Esse é o entendimento do presidente do Senado Davi Alcolumbre (DEM-AP), que encaminhou o pedido à CCJ em uma estratégia para minimizar seu desgaste político por engavetar ele mesmo a CPI da Lava Toga - o que, como comandante da Casa, tem a prerrogativa de fazer, como já havia determinado em um primeiro documento apresentado pelo senador Alessandro Vieira (PPS-ES).

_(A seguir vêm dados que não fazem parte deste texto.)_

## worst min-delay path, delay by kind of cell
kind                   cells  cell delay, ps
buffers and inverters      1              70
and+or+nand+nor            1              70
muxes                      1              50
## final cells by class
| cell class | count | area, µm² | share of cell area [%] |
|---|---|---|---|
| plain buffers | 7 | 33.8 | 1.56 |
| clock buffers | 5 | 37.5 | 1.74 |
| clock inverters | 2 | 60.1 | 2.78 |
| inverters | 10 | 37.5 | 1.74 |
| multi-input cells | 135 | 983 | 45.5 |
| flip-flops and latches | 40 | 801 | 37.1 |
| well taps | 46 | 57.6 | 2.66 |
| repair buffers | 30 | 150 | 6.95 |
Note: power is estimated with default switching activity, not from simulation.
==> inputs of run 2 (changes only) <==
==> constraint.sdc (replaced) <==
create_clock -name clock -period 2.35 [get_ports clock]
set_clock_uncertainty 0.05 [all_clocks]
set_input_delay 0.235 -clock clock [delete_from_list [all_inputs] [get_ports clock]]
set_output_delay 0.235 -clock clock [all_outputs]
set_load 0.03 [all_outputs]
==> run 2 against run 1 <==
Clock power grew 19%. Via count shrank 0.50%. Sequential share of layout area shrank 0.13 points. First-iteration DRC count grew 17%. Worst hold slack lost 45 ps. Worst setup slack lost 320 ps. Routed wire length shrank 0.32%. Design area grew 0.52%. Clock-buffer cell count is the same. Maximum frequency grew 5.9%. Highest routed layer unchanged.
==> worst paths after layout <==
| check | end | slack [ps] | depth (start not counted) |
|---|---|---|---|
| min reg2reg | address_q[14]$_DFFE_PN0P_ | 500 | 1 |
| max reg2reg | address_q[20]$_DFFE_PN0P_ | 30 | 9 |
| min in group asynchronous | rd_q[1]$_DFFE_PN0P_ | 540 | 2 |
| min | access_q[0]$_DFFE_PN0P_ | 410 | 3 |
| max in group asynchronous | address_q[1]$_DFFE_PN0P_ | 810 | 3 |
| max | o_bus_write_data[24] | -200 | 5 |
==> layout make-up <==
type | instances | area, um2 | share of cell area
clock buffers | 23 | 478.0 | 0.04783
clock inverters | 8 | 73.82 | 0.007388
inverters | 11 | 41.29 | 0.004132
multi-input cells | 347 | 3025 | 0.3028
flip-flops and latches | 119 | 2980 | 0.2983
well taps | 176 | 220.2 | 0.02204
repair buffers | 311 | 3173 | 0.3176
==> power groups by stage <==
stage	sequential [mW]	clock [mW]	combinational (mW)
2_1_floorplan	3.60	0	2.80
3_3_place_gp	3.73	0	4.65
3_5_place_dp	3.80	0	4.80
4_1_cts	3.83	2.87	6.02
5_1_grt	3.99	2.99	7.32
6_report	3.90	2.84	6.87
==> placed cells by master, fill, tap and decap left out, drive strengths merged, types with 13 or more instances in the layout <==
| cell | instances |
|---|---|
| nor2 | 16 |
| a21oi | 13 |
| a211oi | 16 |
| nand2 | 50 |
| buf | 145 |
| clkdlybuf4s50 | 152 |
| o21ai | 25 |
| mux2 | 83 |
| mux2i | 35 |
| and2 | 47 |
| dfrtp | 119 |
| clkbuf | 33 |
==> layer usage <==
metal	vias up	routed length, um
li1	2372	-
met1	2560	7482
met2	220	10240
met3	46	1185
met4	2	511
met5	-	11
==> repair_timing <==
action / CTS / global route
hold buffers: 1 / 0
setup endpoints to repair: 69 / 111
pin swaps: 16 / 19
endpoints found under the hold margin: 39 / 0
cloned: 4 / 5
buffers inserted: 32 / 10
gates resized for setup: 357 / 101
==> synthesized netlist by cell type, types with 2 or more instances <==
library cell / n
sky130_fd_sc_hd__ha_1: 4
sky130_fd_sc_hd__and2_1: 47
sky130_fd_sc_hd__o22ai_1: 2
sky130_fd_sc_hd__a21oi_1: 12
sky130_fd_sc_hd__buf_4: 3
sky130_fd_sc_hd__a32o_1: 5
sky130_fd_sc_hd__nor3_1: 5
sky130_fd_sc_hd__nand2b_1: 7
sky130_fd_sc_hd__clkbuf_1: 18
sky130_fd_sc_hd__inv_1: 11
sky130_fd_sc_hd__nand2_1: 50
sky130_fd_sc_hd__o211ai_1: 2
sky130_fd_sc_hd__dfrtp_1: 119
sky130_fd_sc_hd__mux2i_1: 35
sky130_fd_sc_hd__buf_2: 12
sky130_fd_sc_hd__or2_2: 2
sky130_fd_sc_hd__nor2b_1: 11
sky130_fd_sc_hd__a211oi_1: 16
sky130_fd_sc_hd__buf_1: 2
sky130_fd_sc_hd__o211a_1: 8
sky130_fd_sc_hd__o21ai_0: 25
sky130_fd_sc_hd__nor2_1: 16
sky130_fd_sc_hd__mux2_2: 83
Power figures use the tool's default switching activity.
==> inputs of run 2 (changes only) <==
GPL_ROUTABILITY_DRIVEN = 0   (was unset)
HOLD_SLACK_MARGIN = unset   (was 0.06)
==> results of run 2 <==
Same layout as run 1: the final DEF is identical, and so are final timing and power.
## src/rtl/data_cache_responder.sv

```systemverilog
// Direct-mapped, write-through, no-write-allocate data cache for the MEM stage.
// Read misses fetch a whole line; every store goes to memory; saturating access/hit counters.

module dcr_line #(
  parameter int WORD_SIZE  = 16,
  parameter int LINE_WORDS = 4,
  parameter int TAG_W      = 12,
  parameter int OFF_W      = 2
) (
  input  logic                                  clk,
  input  logic                                  reset_n,
  input  logic                                  fill_i,
  input  logic [TAG_W-1:0]                      fill_tag_i,
  input  logic [LINE_WORDS-1:0][WORD_SIZE-1:0]  fill_data_i,
  input  logic                                  wr_i,
  input  logic [OFF_W-1:0]                      wr_off_i,
  input  logic [WORD_SIZE-1:0]                  wr_data_i,
  output logic                                  vld_o,
  output logic [TAG_W-1:0]                      tag_o,
  output logic [LINE_WORDS-1:0][WORD_SIZE-1:0]  data_o
);
  logic                                 vld_q;
  logic [TAG_W-1:0]                     tag_q;
  logic [LINE_WORDS-1:0][WORD_SIZE-1:0] data_q;

  always_ff @(posedge clk or negedge reset_n) begin
    if (!reset_n) begin
      vld_q  <= 1'b0;
      tag_q  <= '0;
      data_q <= '0;
    end else if (fill_i) begin
      vld_q  <= 1'b1;
      tag_q  <= fill_tag_i;
      data_q <= fill_data_i;
    end else if (wr_i) begin
      data_q[wr_off_i] <= wr_data_i;
    end
  end

  assign vld_o  = vld_q;
  assign tag_o  = tag_q;
  assign data_o = data_q;
endmodule

module data_cache_responder #(
  parameter int WORD_SIZE  = 16,
  parameter int LINE_WORDS = 4,
  parameter int NUM_LINES  = 4
) (
  input  logic                            clk,
  input  logic                            reset_n,
  input  logic                            cpu_read,
  input  logic                            cpu_write,
  input  logic [WORD_SIZE-1:0]            cpu_addr,
  input  logic [WORD_SIZE-1:0]            cpu_wdata,
  output logic [WORD_SIZE-1:0]            cpu_rdata,
  output logic                            cpu_ready,
  output logic                            d_cache_hit,
  output logic                            mem_read,
  output logic                            mem_write,
  output logic [WORD_SIZE-1:0]            mem_addr,
  output logic [WORD_SIZE-1:0]            mem_wdata,
  input  logic [LINE_WORDS*WORD_SIZE-1:0] mem_rdata,
  input  logic                            mem_ack,
  output logic [WORD_SIZE-1:0]            access_count,
  output logic [WORD_SIZE-1:0]            hit_count
);
  localparam int OFF_W = $clog2(LINE_WORDS);
  localparam int IDX_W = $clog2(NUM_LINES);
  localparam int TAG_W = WORD_SIZE - OFF_W - IDX_W;

  typedef struct packed {
    logic [TAG_W-1:0] tag;
    logic [IDX_W-1:0] idx;
    logic [OFF_W-1:0] off;
  } addr_t;

  typedef enum logic [1:0] {IDLE, FILL, WRITE} state_t;

  state_t                                               state_q, state_d;
  logic                                                 retry_q, retry_d;
  logic [TAG_W-1:0]                                     fill_tag_q, fill_tag_d;
  logic [IDX_W-1:0]                                     fill_idx_q, fill_idx_d;
  logic [WORD_SIZE-1:0]                                 access_q, access_d;
  logic [WORD_SIZE-1:0]                                 hit_q, hit_d;

  addr_t                                                req_a;
  logic                                                 req, hit, count_en;
  logic                                                 fill_en, wr_en;
  logic [LINE_WORDS-1:0][WORD_SIZE-1:0]                 fill_line;
  logic [NUM_LINES-1:0]                                 line_vld;
  logic [NUM_LINES-1:0][TAG_W-1:0]                      line_tag;
  logic [NUM_LINES-1:0][LINE_WORDS-1:0][WORD_SIZE-1:0]  line_data;

  assign req_a     = addr_t'(cpu_addr);
  assign req       = cpu_read | cpu_write;
  assign hit       = req & line_vld[req_a.idx] & (line_tag[req_a.idx] == req_a.tag);
  assign fill_line = mem_rdata;

  assign d_cache_hit = hit;
  assign cpu_rdata   = line_data[req_a.idx][req_a.off];

  // The fill installs at the captured miss address, not whatever the CPU drives now.
  assign fill_en = (state_q == FILL) & mem_ack;
  assign wr_en   = (state_q == WRITE) & mem_ack & hit;

  for (genvar i = 0; i < NUM_LINES; i++) begin : g_line
    dcr_line #(
      .WORD_SIZE (WORD_SIZE),
      .LINE_WORDS(LINE_WORDS),
      .TAG_W     (TAG_W),
      .OFF_W     (OFF_W)
    ) u_line (
      .clk        (clk),
      .reset_n    (reset_n),
      .fill_i     (fill_en && (fill_idx_q == IDX_W'(i))),
      .fill_tag_i (fill_tag_q),
      .fill_data_i(fill_line),
      .wr_i       (wr_en && (req_a.idx == IDX_W'(i))),
      .wr_off_i   (req_a.off),
      .wr_data_i  (cpu_wdata),
      .vld_o      (line_vld[i]),
      .tag_o      (line_tag[i]),
      .data_o     (line_data[i])
    );
  end

  always_comb begin
    state_d    = state_q;
    retry_d    = retry_q;
    fill_tag_d = fill_tag_q;
    fill_idx_d = fill_idx_q;
    cpu_ready  = 1'b0;
    mem_read   = 1'b0;
    mem_write  = 1'b0;
    mem_addr   = '0;
    mem_wdata  = '0;
    count_en   = 1'b0;
    unique case (state_q)
      IDLE: begin
        // The retried read after a fill is the same access; clear the flag, count nothing.
        retry_d  = 1'b0;
        count_en = req & ~retry_q;
        if (cpu_write) begin
          state_d = WRITE;
        end else if (cpu_read) begin
          if (hit) begin
            cpu_ready = 1'b1;
          end else begin
            state_d    = FILL;
            fill_tag_d = req_a.tag;
            fill_idx_d = req_a.idx;
          end
        end
      end
      FILL: begin
        mem_read = 1'b1;
        mem_addr = {fill_tag_q, fill_idx_q, OFF_W'(0)};
        if (mem_ack) begin
          state_d = IDLE;
          retry_d = 1'b1;
        end
      end
      WRITE: begin
        mem_write = 1'b1;
        mem_addr  = cpu_addr;
        mem_wdata = cpu_wdata;
        cpu_ready = mem_ack;
        if (mem_ack) state_d = IDLE;
      end
      default: state_d = IDLE;
    endcase
  end

  always_comb begin
    access_d = access_q;
    hit_d    = hit_q;
    if (count_en && (access_q != '1)) access_d = access_q + 1'b1;
    if (count_en && hit && (hit_q != '1)) hit_d = hit_q + 1'b1;
  end

  always_ff @(posedge clk or negedge reset_n) begin
    if (!reset_n) begin
      state_q    <= IDLE;
      retry_q    <= 1'b0;
      fill_tag_q <= '0;
      fill_idx_q <= '0;
      access_q   <= '0;
      hit_q      <= '0;
    end else begin
      state_q    <= state_d;
      retry_q    <= retry_d;
      fill_tag_q <= fill_tag_d;
      fill_idx_q <= fill_idx_d;
      access_q   <= access_d;
      hit_q      <= hit_d;
    end
  end

  assign access_count = access_q;
  assign hit_count    = hit_q;
endmodule
```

O relator na CCJ, senador Rogério Carvalho (PT-SE), elaborou um parecer contra a instauração da comissão de inquérito. Confira os nomes dos parlamentares que votaram contra e a favor da criação da CPI da Lava Toga:
CONTRA
1 - José Maranhão (MDB-PB)
2 - Ciro Nogueira (PP-PI)
3 - Tasso Jereissati (PSDB-CE)
4 - Rose de Freitas (PODE-ES)
5 - Veneziano Vital do Rêgo (PSB-PB)
6 - Weverton (PDT-MA)
7 - Humberto Costa (PT-PE)
8 - Rogério Carvalho (PT-SE)
9 - Otto Alencar (PSD-BA)
10 - Arolde de Oliveira (PSD-RJ)
11 - Rodrigo Pacheco (DEM-MG)
12 - Marcos Rogério (DEM-RO)
13 - Renan Calheiros (MDB-AL)
14 - Fernando Bezerra Coelho (MDB-PE)
15 - Marcio Bittar (MDB-AC)
16 - José Serra (PSDB-SP)
17 - Roberto Rocha (PSDB-MA)
18 - Paulo Rocha (PT-PA)
19 - Nelsinho Trad (PSD-MS)
A FAVOR
1 - Esperidião Amin (PP-SC)
2 - Oriovisto Guimarães (PODE-PR)
3 - Juíza Selma (PSL-MT)
4 - Alessandro Vieira (PPS-SE)
5 - Fabiano Contarato (REDE-ES)
6 - Jorginho Mello (PR-SC)
7 - Jorge Kajuru (PSB-GO)
Mesmo com parecer contrário da Comissão de Constituição e Justiça (CCJ), o senador Alessandro Vieira (Cidadania-SE) afirma que não vai desistir da criação da Comissão Parlamentar de Inquérito (CPI) das Cortes Superiores, a chamada CPI Lava Toga. O relatório da CCJ só será analisado após o feriado da Páscoa, mas o senador já antevê a derrota e traça planos para reapresentar o requerimento.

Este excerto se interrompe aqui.